6.4. If the response message is not received by the sender within 30 (thirty) days from the date of sending the appropriate claim message or if the Parties are unable to agree on claim and/or dispute, the latter shall be referred to a court of general jurisdiction according to the Agent's place of residence.
6.5. The Agent may apply to competent organizations when addressing the technical issues in determining the guilt of the Seller as a result of his/her misconduct in the use of the Internet or the Web Site, as well as for examining the Principal's messages. If the Seller's guilt is ascertained, the latter shall indemnify the costs for the executed examinations.

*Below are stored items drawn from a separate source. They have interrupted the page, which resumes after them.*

<file path="src/rtl/traffic_lamp_renderer.sv">
// Two-stage VGA lamp renderer: draws a row of square lamps coloured from a
// per-frame latched state code, with an optional frame-counted blink.
module traffic_lamp_renderer #(
  parameter int unsigned NUM_LAMPS    = 3,
  parameter int unsigned LAMP_SIZE    = 80,
  parameter int unsigned LAMP_PITCH   = 225,
  parameter int unsigned ORIGIN_X     = 50,
  parameter int unsigned ORIGIN_Y     = 350,
  parameter int unsigned BLINK_FRAMES = 30,
  parameter logic [3:0]  OFF_LEVEL    = 4'h3
) (
  input  logic                   clk,
  input  logic                   reset,
  input  logic                   pixel_tick,
  input  logic                   video_on,
  input  logic                   frame_start,
  input  logic [9:0]             x,
  input  logic [9:0]             y,
  input  logic [2*NUM_LAMPS-1:0] lamp_state,
  input  logic [NUM_LAMPS-1:0]   lamp_blink,
  output logic                   shape_active,
  output logic [3:0]             shape_r,
  output logic [3:0]             shape_g,
  output logic [3:0]             shape_b
);

  localparam int unsigned IDX_W = (NUM_LAMPS > 1) ? $clog2(NUM_LAMPS) : 1;
  localparam int unsigned CNT_W = (BLINK_FRAMES > 1) ? $clog2(BLINK_FRAMES) : 1;
  localparam int unsigned CW    = 12;

  localparam logic [CW-1:0]    Y_LO     = CW'(ORIGIN_Y);
  localparam logic [CW-1:0]    Y_HI     = CW'(ORIGIN_Y + LAMP_SIZE);
  localparam logic [CNT_W-1:0] CNT_LAST = CNT_W'(BLINK_FRAMES - 1);

  localparam logic [1:0] CODE_OFF    = 2'b00;
  localparam logic [1:0] CODE_RED    = 2'b01;
  localparam logic [1:0] CODE_YELLOW = 2'b10;
  localparam logic [1:0] CODE_GREEN  = 2'b11;

  function automatic logic [CW-1:0] lamp_lo(input int unsigned i);
    return CW'(ORIGIN_X + i * LAMP_PITCH);
  endfunction

  function automatic logic [CW-1:0] lamp_hi(input int unsigned i);
    return CW'(ORIGIN_X + i * LAMP_PITCH + LAMP_SIZE);
  endfunction

  logic [2*NUM_LAMPS-1:0] shadow_state;
  logic [NUM_LAMPS-1:0]   shadow_blink;
  logic [CNT_W-1:0]       blink_cnt;
  logic                   blink_phase;

  logic                   s1_valid;
  logic                   s1_hit;
  logic [IDX_W-1:0]       s1_idx;
  logic                   s1_video;

  logic [CW-1:0]          x_ext_c;
  logic [CW-1:0]          y_ext_c;
  logic                   y_in_row_c;
  logic                   hit_c;
  logic [IDX_W-1:0]       idx_c;

  logic [1:0]             sel_code_c;
  logic                   sel_blink_c;
  logic                   lit_c;
  logic                   shown_c;
  logic [3:0]             r_c;
  logic [3:0]             g_c;
  logic [3:0]             b_c;

  // Lamp state is latched only at frame boundaries so a frame never tears.
  always_ff @(posedge clk) begin
    if (reset) begin
      shadow_state <= '0;
      shadow_blink <= '0;
    end else if (frame_start) begin
      shadow_state <= lamp_state;
      shadow_blink <= lamp_blink;
    end
  end

  always_ff @(posedge clk) begin
    if (reset) begin
      blink_cnt   <= '0;
      blink_phase <= 1'b1;
    end else if (frame_start) begin
      if (blink_cnt == CNT_LAST) begin
        blink_cnt   <= '0;
        blink_phase <= ~blink_phase;
      end else begin
        blink_cnt <= blink_cnt + CNT_W'(1);
      end
    end
  end

  // Bounds are widened to 12 bits so lamps past column 1023 cannot wrap.
  assign x_ext_c    = {2'b00, x};
  assign y_ext_c    = {2'b00, y};
  assign y_in_row_c = (y_ext_c >= Y_LO) && (y_ext_c < Y_HI);

  // Lowest-numbered lamp wins when lamps overlap.
  always_comb begin
    hit_c = 1'b0;
    idx_c = '0;
    for (int unsigned i = 0; i < NUM_LAMPS; i++) begin
      if (!hit_c && y_in_row_c && (x_ext_c >= lamp_lo(i)) && (x_ext_c < lamp_hi(i))) begin
        hit_c = 1'b1;
        idx_c = IDX_W'(i);
      end
    end
  end

  always_ff @(posedge clk) begin
    if (reset) begin
      s1_valid <= 1'b0;
      s1_hit   <= 1'b0;
      s1_idx   <= '0;
      s1_video <= 1'b0;
    end else if (pixel_tick) begin
      s1_valid <= 1'b1;
      s1_hit   <= hit_c;
      s1_idx   <= idx_c;
      s1_video <= video_on;
    end
  end

  // Index compare against each lamp keeps the shadow read in range.
  always_comb begin
    sel_code_c  = CODE_OFF;
    sel_blink_c = 1'b0;
    for (int unsigned i = 0; i < NUM_LAMPS; i++) begin
      if (s1_idx == IDX_W'(i)) begin
        sel_code_c  = shadow_state[2*i +: 2];
        sel_blink_c = shadow_blink[i];
      end
    end
  end

  assign lit_c   = (sel_code_c != CODE_OFF) && (!sel_blink_c || blink_phase);
  assign shown_c = s1_valid && s1_video && s1_hit;

  always_comb begin
    r_c = 4'h0;
    g_c = 4'h0;
    b_c = 4'h0;
    if (shown_c) begin
      if (lit_c) begin
        unique case (sel_code_c)
          CODE_RED:    r_c = 4'hF;
          CODE_YELLOW: begin
            r_c = 4'hF;
            g_c = 4'hF;
          end
          CODE_GREEN:  g_c = 4'hF;
          default: begin
            r_c = 4'h0;
            g_c = 4'h0;
            b_c = 4'h0;
          end
        endcase
      end else begin
        r_c = OFF_LEVEL;
        g_c = OFF_LEVEL;
        b_c = OFF_LEVEL;
      end
    end
  end

  always_ff @(posedge clk) begin
    if (reset) begin
      shape_active <= 1'b0;
      shape_r      <= 4'h0;
      shape_g      <= 4'h0;
      shape_b      <= 4'h0;
    end else if (pixel_tick) begin
      shape_active <= shown_c;
      shape_r      <= r_c;
      shape_g      <= g_c;
      shape_b      <= b_c;
    end
  end

endmodule

</file>
<file path="config.mk">
export PLATFORM = sky130hd
export DESIGN_NAME = traffic_lamp_renderer
export DESIGN_NICKNAME = d
export VERILOG_FILES = /design/src/rtl/traffic_lamp_renderer.sv
export SDC_FILE = /design/constraint.sdc
export NUM_CORES = 1
export LEC_CHECK = 0
export ABC_AREA = 1
export CAP_MARGIN = 0
export CORE_MARGIN = 4
export CORE_UTILIZATION = 34
export DETAILED_ROUTE_END_ITERATION = 16
export GPL_ROUTABILITY_DRIVEN = 0
export HOLD_SLACK_MARGIN = 0.03
export MAX_ROUTING_LAYER = met4
export PLACE_DENSITY = 0.7
export RECOVER_POWER = 100
export SYNTH_ARGS = -nofsm -noshare
export SYNTH_HDL_FRONTEND = slang
export SYNTH_SLANG_ARGS = --single-unit
</file>
<file path="constraint.sdc">
create_clock -name clk -period 3.43 [get_ports clk]
set_clock_uncertainty 0.15 [all_clocks]
set_input_delay 0.686 -clock clk [delete_from_list [all_inputs] [get_ports clk]]
set_output_delay 0.686 -clock clk [all_outputs]
set_load 0.01 [all_outputs]
</file>
==> results.tsv <==
stage	metric	value	unit
job	maxCapViolations	0	
setup_path	end_kind	register	
cts	path_clk_slew	0.09	ns
global_route	antenna_found_initial	0	
setup_path	slowest_stage	dlygate4sd3_1	
sta	rsz0062_at_grt	no	
cts	cts_post_setup_buffers_inserted	0	
cells_and_area	final_common_cell	nand2_1	
setup_path	cpPeakStageDelay	0.83	ns
synth	ys_ff_latch	26	
synth	yosysSeqAreaShare	34.7	%
sta	setup_ws	1.06	ns
setup_path	r2r_end	shape_r[2]	
synth	syn_area	1500	um2
setup_path	cp.buffers_inverters	3	
setup_path	critPathMaxFanout	16	
sta	period_share	69.1	%
sta	max_freq	422	MHz
setup_path	worst-r2r-cell-count	9	
drt	wl_per_cell	9.45	um
setup_path	path_delay_family	buffers and inverters	
worst_hold_path	hp-class	register to register	
setup_path	crit_start	frame_start	
sta	setup_violations	0	
cells_and_area	final-seq-area	520	um2
floorplanning	dieArea	5540	um2
sta	fin_tns_setup	0	ns
drt	vias_per_cell	4.43	
drt	num_vias	1414	
cts	cts_max_level	1	
setup_path	startpoint_type	primary input	
cts	insertion_delay	0.26	ns
cells_and_area	final_nets	309	
power	powerDensity	316	nW/um2
placed_design	dp_slack	0.947	ns
placed_design	dp_hpwl	2.42	mm
synth	ys_warn_count	0	
sta	hold_violations	0	
sta	finalCriticalPeriod	2.37	ns
setup_path	worst_ep_arrival_time	2.35	ns
cts	cts.sinks	26	
global_route	grt_pass1_vias	1217	
cells_and_area	area_growth	31.7	%
sta	drv_slew	0	
global_route	grt_overflow	0	
synth	synth_cells	232	
setup_path	crit_path_end	blink_cnt[1]	
setup_path	crit_required	3.41	ns
global_route	grt_pass1_wl	4.90	mm
setup_path	cp.depth	6	
setup_path	cp_common_cell	inv_1	
global_route	grt_max_degree	17	
setup_path	worstSetupPathType	primary input to register	
cells_and_area	multiInputGateArea	787	um2
drt	first_pass_iters	4	
floorplanning	core.rowCount	23	
cts	cts_hold_buf	0	
drt	drc	0	
cts	tritoncts	yes	
cts	clockRootBuffer	clkbuf_8	
setup_path	r2r_start	s1_idx[0]	
power	leakage	0.918	nW
cells_and_area	drive_gt1_share	4.09	%
power	ir_drop	0.170	mV
cells_and_area	fillers	444	
floorplanning	die_y	74.4	um
floorplanning	die-width	74.4	um
drt	ant_nets	0	
setup_path	path_cells	dlygate4sd3_1 -> inv_1 -> nor3_1 -> inv_1 -> nand2_1 -> a211oi_1	
cells_and_area	mostFrequentLayoutCells	nand2_1, nor2_1, inv_1	
floorplanning	start_util	36.2	%
cts	clockBufferDepth	2	
synth	avgSynthCellArea	6.47	um2
drt	drt_iter0_markers	63	
cts	cts_resized	0	
drt	drt_wl_total	3.01	mm
cells_and_area	antennaDiodeCount	0	
cts	cts_made_buffers	3	
floorplanning	num_io_pins	47	
global_route	grt_use_total	11.4	%
floorplanning	coreArea	4140	um2
cells_and_area	utilization	47.7	%
synth	ys_types	27	
placed_design	portBuffers	43	
outcome	status	finished clean	
setup_path	r2r_slack	1.69	ns
## power by group
part           internal (mW)  switching [mW]  total, mW  leakage, nW
clock network          0.102          0.0891      0.191       0.0288
logic                 0.0550          0.0551      0.110        0.675
registers              0.315         0.00881      0.324        0.213
total                  0.472           0.153      0.625        0.918
## metal layers
metal	GRT usage [%]	share of wire, %	wire, um	up-vias
li1	-	-	-	793
met1	14.5	50	1510	586
met2	17.6	42	1280	33
met3	2.03	6.2	187	2
met4	4.74	1.3	38	0
met5	-	0	0	-
## cell families (layout without fill, tap and decap cells)
group	Yosys count	after routing	synth area share, %
other cells	1	2	0.250
compound gates	33	33	12.0
simple gates	123	123	35.2
buf+inv	43	79	13.1
fa+ha+maj	5	5	4.17
xor+xnor	1	1	0.584
flops	26	26	34.7
## per-stage QoR
step | cell area (um2) | power (mW) | hold WS, ns | std cells
2_1_floorplan | 1500 | 0.390 | 0.295 | 233
3_3_place_gp | 1920 | 0.441 | 0.307 | 315
3_5_place_dp | 1920 | 0.442 | 0.313 | 315
4_1_cts | 1980 | 0.636 | 0.327 | 319
5_1_grt | 1980 | 0.662 | 0.359 | 319
6_report | 1980 | 0.625 | 0.321 | 319
## registers in the layout (all words and copies together), names as in the netlist
name,flops
shadow_state,6
blink_cnt,5
shadow_blink,3
s1_idx,2
shape_g,2
shape_r,2
blink_phase,1
s1_hit,1
s1_valid,1
s1_video,1
shape_active,1
shape_b,1
## area by class of cell
type / count / share of cell area (%)
clock buffers: 4 / 2.79
flip-flops and latches: 26 / 26.3
inverters: 32 / 6.08
multi-input cells: 164 / 39.8
repair buffers: 43 / 21.8
well taps: 50 / 3.17
## worst reg2reg max path, stage by stage (launching register included)
cell and delay (ns):
dfxtp_1 0.38, inv_1 0.05, nor2_1 0.16, nand2_1 0.07, nand3_1 0.13, inv_1 0.07
ha_1 0.29, nor2_1 0.15, nand3_1 0.09, a21oi_1 0.12
## Yosys cell counts
library cell / count / share of area, %
or2_1: 1 / 0.42
nand4_4: 1 / 1.4
and3_1: 2 / 0.83
nor2_1: 43 / 11
a31oi_1: 2 / 0.83
nor2_2: 3 / 1.3
a211oi_1: 1 / 0.50
a21oi_1: 12 / 4.0
inv_2: 1 / 0.25
nor3_1: 5 / 1.7
a21oi_2: 2 / 1.2
buf_6: 1 / 0.75
nand4_1: 1 / 0.42
inv_1: 31 / 7.8
or2_0: 1 / 0.42
o21bai_1: 1 / 0.50
ha_1: 5 / 4.2
nand3_1: 13 / 4.3
dfxtp_1: 26 / 35
conb_1: 1 / 0.25
o21ai_0: 15 / 5.0
buf_4: 7 / 3.5
xor2_1: 1 / 0.58
clkbuf_1: 2 / 0.50
buf_2: 1 / 0.33
nand3_2: 1 / 0.67
nand2_1: 52 / 13
## worst min path at each step
stage	end	start	slack (ns)	cells after the start
after global routing	shape_active	shape_active	0.36	2
after global placement	shape_active	shape_active	0.31	2
after detailed placement	shape_active	shape_active	0.31	2
after floorplan	blink_phase	blink_phase	0.29	1
final	shape_active	shape_active	0.32	2
after CTS	shape_active	shape_active	0.33	2
Note: power is estimated with default switching activity, not from simulation.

7.1. Conclusion of the Agreement is not considered to be confidential by the Parties.
7.2. However, the Parties shall not disclose information concerning the Contract conditions, as well as other information received by the Parties during performance of their contractual obligations unless the consent to such disclosure is issued in writing and signed by the Parties.
7.3. In case the Seller provides his/her personal data, the Agent may process that data by automatic means or without them, including collection, storage and use of the data by the Agent in order to fulfill obligations to the Seller in accordance with this Agreement. The Agent shall provide the confidentiality of the Seller's personal data and shall take the necessary technical and organizational measures to protect that personal data against unauthorized or accidental access, destruction, modification, blocking, copying, distribution, as well as other illegal activities.
7.4. Disclosure of personal data by lawful request of the law enforcement or other public bodies and officials in the cases and in the manner provided by applicable law is not considered to be a breach of confidentiality.
7.5. Obligations provided in paragraph 7 of the Agreement are fulfilled by the Parties within the terms of the Agreement and within 1 (one) year after the termination of the Agreement unless stated otherwise.
8.1. The text of the present Agreement can be found on the Internet at https://www.mql5.com. It contains all essential terms of the Agreement and is deemed to be an offer.
8.2. The Agreement shall come into force and shall be deemed concluded since its terms are accepted by the Seller (Principal) in the manner prescribed in this Agreement.
8.3. The Agreement may be terminated at any time at the initiative of each of the Parties. The Party initiating the termination of this Agreement shall send a notice to the other Party within 20 (twenty) calendar days prior to the intended date of termination of this Agreement.
8.4. The present Agreement may be terminated at any time as agreed by Parties without prior notice to the other Party.
8.5. The Parties agree that the Agreement can be changed unilaterally by the Agent by posting the updated text of the Agreement on the Internet at https://www.mql5.com.
8.6. In case of the Seller's disagreement with changed conditions, the Seller shall send to the Agent a notice of termination of the Agreement according to p. 8.3 of the Agreement. Otherwise, the Seller is deemed to accept the changed conditions.
8.7. Upon termination of this Agreement, all legal rights and obligations undertaken or executed by the Seller or the Agent (or accrued during the term of this Agreement) or perpetual rights and obligations, shall not be modified due to termination of this Agreement.
8.8. The present Agreement, as well as Seller's relationships with MetaQuotes Ltd hereunder shall be governed by and construed in accordance with the laws of the Republic of Cyprus, without regard to its conflict of laws provisions. The Seller and MetaQuotes Ltd agree that the courts of the Republic of Cyprus shall have non-exclusive jurisdiction over any dispute arising out of this Agreement. Notwithstanding this, the Seller agrees that MetaQuotes Ltd shall still be allowed to apply for injunctive remedies (or an equivalent type of urgent legal relief) in any jurisdiction.